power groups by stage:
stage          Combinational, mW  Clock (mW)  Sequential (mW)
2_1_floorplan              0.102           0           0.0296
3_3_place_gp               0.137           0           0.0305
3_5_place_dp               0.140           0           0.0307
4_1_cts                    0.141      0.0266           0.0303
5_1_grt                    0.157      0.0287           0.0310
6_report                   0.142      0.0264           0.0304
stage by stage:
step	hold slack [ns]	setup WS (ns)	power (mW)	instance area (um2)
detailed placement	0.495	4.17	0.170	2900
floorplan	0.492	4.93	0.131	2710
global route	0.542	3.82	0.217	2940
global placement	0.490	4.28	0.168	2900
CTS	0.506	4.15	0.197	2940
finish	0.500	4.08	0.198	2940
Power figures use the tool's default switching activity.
<file path="src/rtl/hexpkt_pkg.sv">
package hexpkt_pkg;

    typedef enum logic [2:0] {
        S_IDLE,
        S_LEAD,
        S_FETCH,
        S_CAPT,
        S_HEX,
        S_TRAIL,
        S_DRAIN
    } seq_state_t;

    typedef enum logic {
        U_IDLE,
        U_SEND
    } ser_state_t;

    localparam logic [7:0] MARK_FIRST = 8'h55;
    localparam logic [7:0] MARK_NEXT  = 8'h59;
    localparam logic [7:0] MARK_END   = 8'h58;

    function automatic logic [7:0] nib2ascii(input logic [3:0] n);
        if (n < 4'd10)
            return 8'h30 + {4'h0, n};
        else
            return 8'h37 + {4'h0, n};
    endfunction

endpackage

</file>
<file path="src/rtl/hexpkt_baud.sv">
module hexpkt_baud #(
    parameter int PRESCALE = 27,
    parameter int OVS      = 16
) (
    input  logic clk,
    input  logic rst_n,
    input  logic en,
    output logic bit_tick
);
    localparam int OW = (OVS > 1) ? $clog2(OVS) : 1;

    logic          os_step;
    logic [OW-1:0] os_q;

    generate
        if (PRESCALE > 1) begin : g_pre
            localparam int PW = $clog2(PRESCALE);
            logic [PW-1:0] pre_q;
            always_ff @(posedge clk) begin
                if (!rst_n || !en)
                    pre_q <= '0;
                else if (pre_q == PW'(PRESCALE - 1))
                    pre_q <= '0;
                else
                    pre_q <= pre_q + 1'b1;
            end
            assign os_step = en && (pre_q == PW'(PRESCALE - 1));
        end else begin : g_nopre
            assign os_step = en;
        end
    endgenerate

    always_ff @(posedge clk) begin
        if (!rst_n || !en)
            os_q <= '0;
        else if (os_step)
            os_q <= (os_q == OW'(OVS - 1)) ? '0 : os_q + 1'b1;
    end

    assign bit_tick = os_step && (os_q == OW'(OVS - 1));

endmodule

</file>
<file path="src/rtl/hexpkt_ser.sv">
module hexpkt_ser
    import hexpkt_pkg::*;
(
    input  logic       clk,
    input  logic       rst_n,
    input  logic       bit_tick,
    input  logic       ld_valid,
    input  logic [7:0] ld_data,
    output logic       ld_ready,
    output logic       active,
    output logic       txd
);
    ser_state_t  st_q;
    logic [9:0]  shift_q;
    logic [3:0]  cnt_q;

    always_ff @(posedge clk) begin
        if (!rst_n) begin
            st_q    <= U_IDLE;
            shift_q <= '1;
            cnt_q   <= '0;
        end else begin
            unique case (st_q)
                U_IDLE: begin
                    if (ld_valid) begin
                        shift_q <= {1'b1, ld_data, 1'b0};
                        cnt_q   <= '0;
                        st_q    <= U_SEND;
                    end
                end
                U_SEND: begin
                    if (bit_tick) begin
                        shift_q <= {1'b1, shift_q[9:1]};
                        if (cnt_q == 4'd9) begin
                            cnt_q <= '0;
                            st_q  <= U_IDLE;
                        end else begin
                            cnt_q <= cnt_q + 1'b1;
                        end
                    end
                end
                default: st_q <= U_IDLE;
            endcase
        end
    end

    always_comb begin
        ld_ready = (st_q == U_IDLE);
        active   = (st_q == U_SEND);
        txd      = shift_q[0];
    end

    // the bit timer only runs while a frame is in flight
    a_r2_no_tick_idle: assert property (@(posedge clk) disable iff (!rst_n)
        !active |-> !bit_tick);

endmodule

</file>
<file path="src/rtl/hexpkt_seq.sv">
module hexpkt_seq
    import hexpkt_pkg::*;
#(
    parameter int VALS   = 5,
    parameter int IDX_W  = 9,
    parameter int ADDR_W = 12
) (
    input  logic              clk,
    input  logic              rst_n,
    input  logic              start,
    input  logic [IDX_W:0]    blk_len,
    input  logic [15:0]       samp_cnt,
    input  logic [15:0]       since_cnt,
    input  logic [15:0]       mem_data,
    input  logic              chr_ready,
    input  logic              tx_active,
    output logic              chr_valid,
    output logic [7:0]        chr_data,
    output logic              mem_rd,
    output logic [ADDR_W-1:0] mem_addr,
    output logic              busy
);
    localparam int VW = (VALS > 1) ? $clog2(VALS) : 1;

    seq_state_t        state_q, state_d;
    logic              hdr_q;
    logic [VW-1:0]     vsel_q;
    logic [1:0]        nib_q;
    logic [IDX_W:0]    pkt_q;
    logic [IDX_W:0]    len_q;
    logic [15:0]       samp_q, since_q;
    logic [15:0]       val_q;
    logic [ADDR_W-1:0] addr_q;
    logic [15:0]       hdr_val;
    logic [3:0]        nib_sel;
    logic              last_word, last_nib, last_pkt;

    always_comb begin
        unique case (vsel_q)
            VW'(1):  hdr_val = samp_q;
            VW'(2):  hdr_val = since_q;
            default: hdr_val = 16'h0000;
        endcase
    end

    assign last_word = (vsel_q == VW'(VALS - 1));
    assign last_nib  = (nib_q == 2'd3);
    assign last_pkt  = hdr_q ? (len_q == '0) : (pkt_q == len_q - 1'b1);

    // state register
    always_ff @(posedge clk) begin
        if (!rst_n)
            state_q <= S_IDLE;
        else
            state_q <= state_d;
    end

    // transitions
    always_comb begin
        state_d = state_q;
        unique case (state_q)
            S_IDLE:  if (start) state_d = S_LEAD;
            S_LEAD:  if (chr_ready) state_d = S_FETCH;
            S_FETCH: state_d = S_CAPT;
            S_CAPT:  state_d = S_HEX;
            S_HEX:   if (chr_ready && last_nib)
                         state_d = last_word ? S_TRAIL : S_FETCH;
            S_TRAIL: if (chr_ready)
                         state_d = last_pkt ? S_DRAIN : S_LEAD;
            S_DRAIN: if (chr_ready && !tx_active) state_d = S_IDLE;
            default: state_d = S_IDLE;
        endcase
    end

    // datapath
    always_ff @(posedge clk) begin
        if (!rst_n) begin
            hdr_q   <= 1'b0;
            vsel_q  <= '0;
            nib_q   <= '0;
            pkt_q   <= '0;
            len_q   <= '0;
            samp_q  <= '0;
            since_q <= '0;
            val_q   <= '0;
            addr_q  <= '0;
        end else begin
            unique case (state_q)
                S_IDLE: begin
                    if (start) begin
                        len_q   <= blk_len;
                        samp_q  <= samp_cnt;
                        since_q <= since_cnt;
                        hdr_q   <= 1'b1;
                        pkt_q   <= '0;
                        addr_q  <= '0;
                        vsel_q  <= '0;
                        nib_q   <= '0;
                    end
                end
                S_CAPT: begin
                    if (hdr_q) begin
                        val_q <= hdr_val;
                    end else begin
                        val_q  <= mem_data;
                        addr_q <= addr_q + 1'b1;
                    end
                end
                S_HEX: begin
                    if (chr_ready) begin
                        nib_q <= nib_q + 1'b1;
                        if (last_nib)
                            vsel_q <= last_word ? '0 : vsel_q + 1'b1;
                    end
                end
                S_TRAIL: begin
                    if (chr_ready) begin
                        if (!hdr_q) pkt_q <= pkt_q + 1'b1;
                        hdr_q <= 1'b0;
                    end
                end
                default: ;
            endcase
        end
    end

    // outputs
    always_comb begin
        unique case (nib_q)
            2'd0:    nib_sel = val_q[15:12];
            2'd1:    nib_sel = val_q[11:8];
            2'd2:    nib_sel = val_q[7:4];
            default: nib_sel = val_q[3:0];
        endcase
        chr_valid = 1'b0;
        chr_data  = 8'h00;
        unique case (state_q)
            S_LEAD: begin
                chr_valid = 1'b1;
                chr_data  = hdr_q ? MARK_FIRST : MARK_NEXT;
            end
            S_HEX: begin
                chr_valid = 1'b1;
                chr_data  = nib2ascii(nib_sel);
            end
            S_TRAIL: begin
                chr_valid = 1'b1;
                chr_data  = MARK_END;
            end
            default: ;
        endcase
        mem_rd   = (state_q == S_FETCH) && !hdr_q;
        mem_addr = addr_q;
        busy     = (state_q != S_IDLE);
    end

    // every read is followed by the capture cycle
    a_r10_read_then_capture: assert property (@(posedge clk) disable iff (!rst_n)
        mem_rd |=> (state_q == S_CAPT));

    // a start during a transfer leaves the latched length untouched
    a_r9_len_held: assert property (@(posedge clk) disable iff (!rst_n)
        (busy && start) |=> $stable(len_q));

endmodule

</file>
<file path="src/rtl/hexpkt_tx.sv">
module hexpkt_tx #(
    parameter int  PRESCALE = 27,
    parameter int  OVS      = 16,
    parameter int  VALS     = 5,
    parameter int  IDX_W    = 9,
    localparam int ADDR_W   = $clog2(VALS * (2 ** IDX_W))
) (
    input  logic              clk,
    input  logic              rst_n,
    input  logic              start_i,
    input  logic [IDX_W:0]    blk_len_i,
    input  logic [15:0]       samp_cnt_i,
    input  logic [15:0]       since_cnt_i,
    output logic              mem_rd_o,
    output logic [ADDR_W-1:0] mem_addr_o,
    input  logic [15:0]       mem_data_i,
    output logic              txd_o,
    output logic              busy_o
);
    logic       chr_valid, chr_ready, tx_active, bit_tick;
    logic [7:0] chr_data;

    hexpkt_seq #(
        .VALS   (VALS),
        .IDX_W  (IDX_W),
        .ADDR_W (ADDR_W)
    ) u_seq (
        .clk       (clk),
        .rst_n     (rst_n),
        .start     (start_i),
        .blk_len   (blk_len_i),
        .samp_cnt  (samp_cnt_i),
        .since_cnt (since_cnt_i),
        .mem_data  (mem_data_i),
        .chr_ready (chr_ready),
        .tx_active (tx_active),
        .chr_valid (chr_valid),
        .chr_data  (chr_data),
        .mem_rd    (mem_rd_o),
        .mem_addr  (mem_addr_o),
        .busy      (busy_o)
    );

    hexpkt_baud #(
        .PRESCALE (PRESCALE),
        .OVS      (OVS)
    ) u_baud (
        .clk      (clk),
        .rst_n    (rst_n),
        .en       (tx_active),
        .bit_tick (bit_tick)
    );

    hexpkt_ser u_ser (
        .clk      (clk),
        .rst_n    (rst_n),
        .bit_tick (bit_tick),
        .ld_valid (chr_valid),
        .ld_data  (chr_data),
        .ld_ready (chr_ready),
        .active   (tx_active),
        .txd      (txd_o)
    );

    // line rests high whenever no transfer is running
    a_r1_idle_line: assert property (@(posedge clk) disable iff (!rst_n)
        !busy_o |-> txd_o);

    // no memory traffic outside a transfer
    a_r1_no_read_idle: assert property (@(posedge clk) disable iff (!rst_n)
        !busy_o |-> !mem_rd_o);

endmodule

</file>
<file path="config.mk">
export PLATFORM = sky130hd
export DESIGN_NAME = hexpkt_tx
export DESIGN_NICKNAME = d
export VERILOG_FILES = /design/src/rtl/hexpkt_pkg.sv /design/src/rtl/hexpkt_baud.sv /design/src/rtl/hexpkt_ser.sv /design/src/rtl/hexpkt_seq.sv /design/src/rtl/hexpkt_tx.sv
export SDC_FILE = /design/constraint.sdc
export NUM_CORES = 1
export LEC_CHECK = 0
export ABC_AREA = 0
export BUFFER_PORTS_ARGS = -buffer_cell sky130_fd_sc_hd__buf_4
export CELL_PAD_IN_SITES_DETAIL_PLACEMENT = 1
export CELL_PAD_IN_SITES_GLOBAL_PLACEMENT = 1
export CORE_MARGIN = 2
export CORE_UTILIZATION = 46
export DETAILED_ROUTE_END_ITERATION = 10
export GPL_ROUTABILITY_DRIVEN = 0
export PLACE_DENSITY_LB_ADDON = 0.1
export SYNTH_ARGS = -nofsm -noshare
export SYNTH_HDL_FRONTEND = slang
export SYNTH_SLANG_ARGS = --single-unit
export TNS_END_PERCENT = 5
</file>
<file path="constraint.sdc">
create_clock -name clk -period 3.6 [get_ports clk]
set_input_delay 0.36 -clock clk [delete_from_list [all_inputs] [get_ports clk]]
set_output_delay 0.36 -clock clk [all_outputs]
set_load 0.1 [all_outputs]
</file>
After elaboration in Yosys (flattened, before gate mapping) --
Cells that the tools add are included.
Storage, ports and cells: flip-flop bits (word level) 113, input bits 61
Operators by class: $add $sub $neg 10, $lt $le $gt $ge 1, eq/ne operators 27, multiplexer cells 46, bitwise operators 1, reductions and logical operators 26
Operators with widths (number):
- 10-bit two-way mux | 5
- 10-bit case mux with 2 select lines | 2
- 3-bit two-way mux | 11
- 16-bit case mux with 2 select lines | 1
- 12-bit two-way mux | 2
- 12-bit case mux with 2 select lines | 1
- 8-bit case mux with 3 select lines | 1
- 3-bit case mux with 7 select lines | 1
- 4-bit two-way mux | 5
- 16-bit two-way mux | 1
- 2-bit inequality test, second input constant | 8
- 6-bit by 4-bit adder with 7-bit output, first input constant | 2
- 12-bit by 1-bit adder with 12-bit output, second input constant | 1
- 3-bit equality test, second input constant | 4
- 4-bit case mux with 3 select lines | 1
- 10-bit by 1-bit adder with 10-bit output, second input constant | 1
- 10-bit equality test | 1
- 10-bit logical NOT | 1
- 10-bit by 1-bit subtractor with 10-bit output, second input constant | 1
- 3-bit by 2-bit equality test with 1-bit output, second input constant | 3
- 3-bit AND reduction | 3
- 4-bit by 1-bit adder with 4-bit output, second input constant | 2
- 4-bit equality test, second input constant | 2
- 8-bit two-way mux | 1
- other kinds (28) | 50

Logic depth before layout (Yosys ltp) --
Gate-level depths: netlist of the first run.
word-level depth 7, gate-level depth with buffers 10

Cells and area by module --
From an unflattened synthesis of the first run, not the netlist that was laid out.
Unflattened totals: cell total of the unflattened synthesis 706, area, all modules 5721.7 um^2
Modules (own cells, without submodules):
- hexpkt_seq | instances 1, cells each 585, area an instance 4601.9 um^2, sequential area each 1781.7 um^2
- hexpkt_ser | instances 1, cells each 76, area an instance 708.2 um^2, sequential area each 280.3 um^2
- hexpkt_baud | instances 1, cells each 45, area an instance 411.6 um^2, sequential area each 180.2 um^2

Worst setup path before layout of the first run --
OpenSTA, ideal clock, no wires.
path type register to output, from register u_seq.hdr_q, to output port mem_rd_o, data arrival time 4010 ps, data required time 3240 ps, setup slack -770 ps, cell stages (with the launch flop) 5, buffers on the path 3, cells stage by stage dfxtp_1 > clkbuf_1 > clkbuf_1 > clkbuf_1 > nor4b_1
On the way: word-level cells in the longest chain between the ends 2
Ends and longest elaborated chain:
- start, declared | RTL line hexpkt_seq.sv:26 | logic hdr_q;
- start signal, assigned | RTL line hexpkt_seq.sv:78 | hdr_q <= 1'b0;
- start signal, assigned | RTL line hexpkt_seq.sv:94 | hdr_q <= 1'b1;
- start signal, assigned | RTL line hexpkt_seq.sv:119 | hdr_q <= 1'b0;
- 1-bit logical NOT
- 1-bit logical AND | RTL line hexpkt_seq.sv:152 | mem_rd = (state_q == S_FETCH) && !hdr_q;
- end, declared | RTL line hexpkt_tx.sv:14 | output logic mem_rd_o,
Every way passes these cells.

Worst setup path in the final report of the first run --
from register u_seq.state_q[2], to register u_seq.addr_q[11], in the netlist u_seq.mem_addr[11]
On the way: word-level cells in the longest chain between the ends 3
Ends and longest elaborated chain:
- start, declared | RTL line hexpkt_seq.sv:25 | seq_state_t state_q, state_d;
- start signal, assigned | RTL line hexpkt_seq.sv:55 | state_q <= state_d;
- 3-bit by 2-bit equality test with 1-bit output or 3-bit logical NOT (tied branches) | RTL line hexpkt_seq.sv:88 | unique case (state_q)
- 2-bit inequality test (no source line) or 2-bit nonzero test (tied branches)
- 3-bit AND reduction (no source line)
- end signal, assigned | RTL line hexpkt_seq.sv:106 | addr_q <= addr_q + 1'b1;
- end, declared | RTL line hexpkt_seq.sv:33 | logic [ADDR_W-1:0] addr_q;
Parallel ways exist; a longest one is shown, timed or not. A chain may end at the register's enable or synchronous reset.

==> results of run 1 <==
-- worst min-delay path: cells and delay by family --
| family | cells | cell delay (ns) |
|---|---|---|
| and+or+nand+nor | 1 | 0.04 |
| AOI/OAI and AO/OA | 1 | 0.06 |
| buffers and inverters | 1 | 0.11 |
-- cells in the final DEF (no fill, tap or decap), types with 13 or more instances in the layout --
cell      netlist  final
buf_4           2     82
nand2_1       116    116
ha_1           17     17
nor2b_1        28     28
nor3_1         13     13
o21ai_0        24     24
a21oi_1        45     45
a21boi_0       45     45
inv_1          19     19
nand3_1        19     19
a211oi_1       19     19
xor2_1         19     19
dfxtp_1       112    112
nor2_1         57     57
a22oi_1        17     17
-- power groups by stage --
stage	clock network (µW)	logic (µW)	registers (µW)
2_1_floorplan	0	906	1550
3_3_place_gp	0	1110	1610
3_5_place_dp	0	1150	1620
4_1_cts	970	1160	1590
5_1_grt	1020	1290	1620
6_report	942	1150	1600
-- cell families after synthesis --
group | Yosys count
simple gates | 296
compound gates | 175
flops | 112
buf+inv | 62
xor+xnor | 31
fa+ha+maj | 17
mux | 1
-- state kept, by name, indices dropped and copies added (netlist names), 5 cells and up --
name / flops
u_ser.shift_q: 9
u_baud.g_pre.pre_q: 5
u_seq.pkt_q: 10
u_seq.len_q: 10
u_seq.val_q: 16
u_seq.samp_q: 16
u_seq.mem_addr: 12
u_seq.since_q: 16
-- how the worst max path moves through the flow --
stage          depth (start not counted)                              end  slack, ns
2_1_floorplan                          4                         mem_rd_o       0.64
3_3_place_gp                           6  u_seq.mem_addr[11]$_SDFFE_PN0P_       1.29
3_5_place_dp                           6  u_seq.mem_addr[11]$_SDFFE_PN0P_       1.18
4_1_cts                                6  u_seq.mem_addr[11]$_SDFFE_PN0P_       1.16
5_1_grt                                6  u_seq.mem_addr[11]$_SDFFE_PN0P_       1.01
6_report                               6  u_seq.mem_addr[11]$_SDFFE_PN0P_       1.18
-- layout make-up --
| cell class | instances | area, µm² |
|---|---|---|
| inverters | 19 | 71.32 |
| fillers | 1475 | 5455 |
| multi-input cells | 520 | 3167 |
| well taps | 147 | 183.9 |
| repair buffers | 82 | 615.6 |
| clock inverters | 4 | 30.03 |
| clock buffers | 12 | 246.5 |
| flip-flops and latches | 112 | 2242 |
-- stage by stage --
stage | setup WS, ns | total power, µW | instance area [µm²] | hold WS (ns) | std cells
final | 1.176 | 3685 | 6556 | 0.2636 | 896
after CTS | 1.163 | 3719 | 6556 | 0.2509 | 896
after floorplan | 0.6382 | 2453 | 5664 | 0.4297 | 694
after global routing | 1.012 | 3932 | 6556 | 0.2597 | 896
after detailed placement | 1.182 | 2773 | 6280 | 0.4601 | 880
after global placement | 1.293 | 2716 | 6280 | 0.4439 | 880
-- metal layers --
metal	global-route usage (%)	wire length, µm	up-vias
met5	0	0	-
li1	-	-	2517
met3	5.271	620	9
met2	42.94	7438	109
met1	28.66	6574	2453
met4	5.301	163	0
⁂
→ Problem details
Begin with the line above that has "if (cnt_q == 4'd9)" and continue through the line that has "hdr_val = samp_q;", setting each one down exactly. Stop there.

→ Reply
                        if (cnt_q == 4'd9) begin
                            cnt_q <= '0;
                            st_q  <= U_IDLE;
                        end else begin
                            cnt_q <= cnt_q + 1'b1;
                        end
                    end
                end
                default: st_q <= U_IDLE;
            endcase
        end
    end

    always_comb begin
        ld_ready = (st_q == U_IDLE);
        active   = (st_q == U_SEND);
        txd      = shift_q[0];
    end

    // the bit timer only runs while a frame is in flight
    a_r2_no_tick_idle: assert property (@(posedge clk) disable iff (!rst_n)
        !active |-> !bit_tick);

endmodule

</file>
<file path="src/rtl/hexpkt_seq.sv">
module hexpkt_seq
    import hexpkt_pkg::*;
#(
    parameter int VALS   = 5,
    parameter int IDX_W  = 9,
    parameter int ADDR_W = 12
) (
    input  logic              clk,
    input  logic              rst_n,
    input  logic              start,
    input  logic [IDX_W:0]    blk_len,
    input  logic [15:0]       samp_cnt,
    input  logic [15:0]       since_cnt,
    input  logic [15:0]       mem_data,
    input  logic              chr_ready,
    input  logic              tx_active,
    output logic              chr_valid,
    output logic [7:0]        chr_data,
    output logic              mem_rd,
    output logic [ADDR_W-1:0] mem_addr,
    output logic              busy
);
    localparam int VW = (VALS > 1) ? $clog2(VALS) : 1;

    seq_state_t        state_q, state_d;
    logic              hdr_q;
    logic [VW-1:0]     vsel_q;
    logic [1:0]        nib_q;
    logic [IDX_W:0]    pkt_q;
    logic [IDX_W:0]    len_q;
    logic [15:0]       samp_q, since_q;
    logic [15:0]       val_q;
    logic [ADDR_W-1:0] addr_q;
    logic [15:0]       hdr_val;
    logic [3:0]        nib_sel;
    logic              last_word, last_nib, last_pkt;

    always_comb begin
        unique case (vsel_q)
            VW'(1):  hdr_val = samp_q;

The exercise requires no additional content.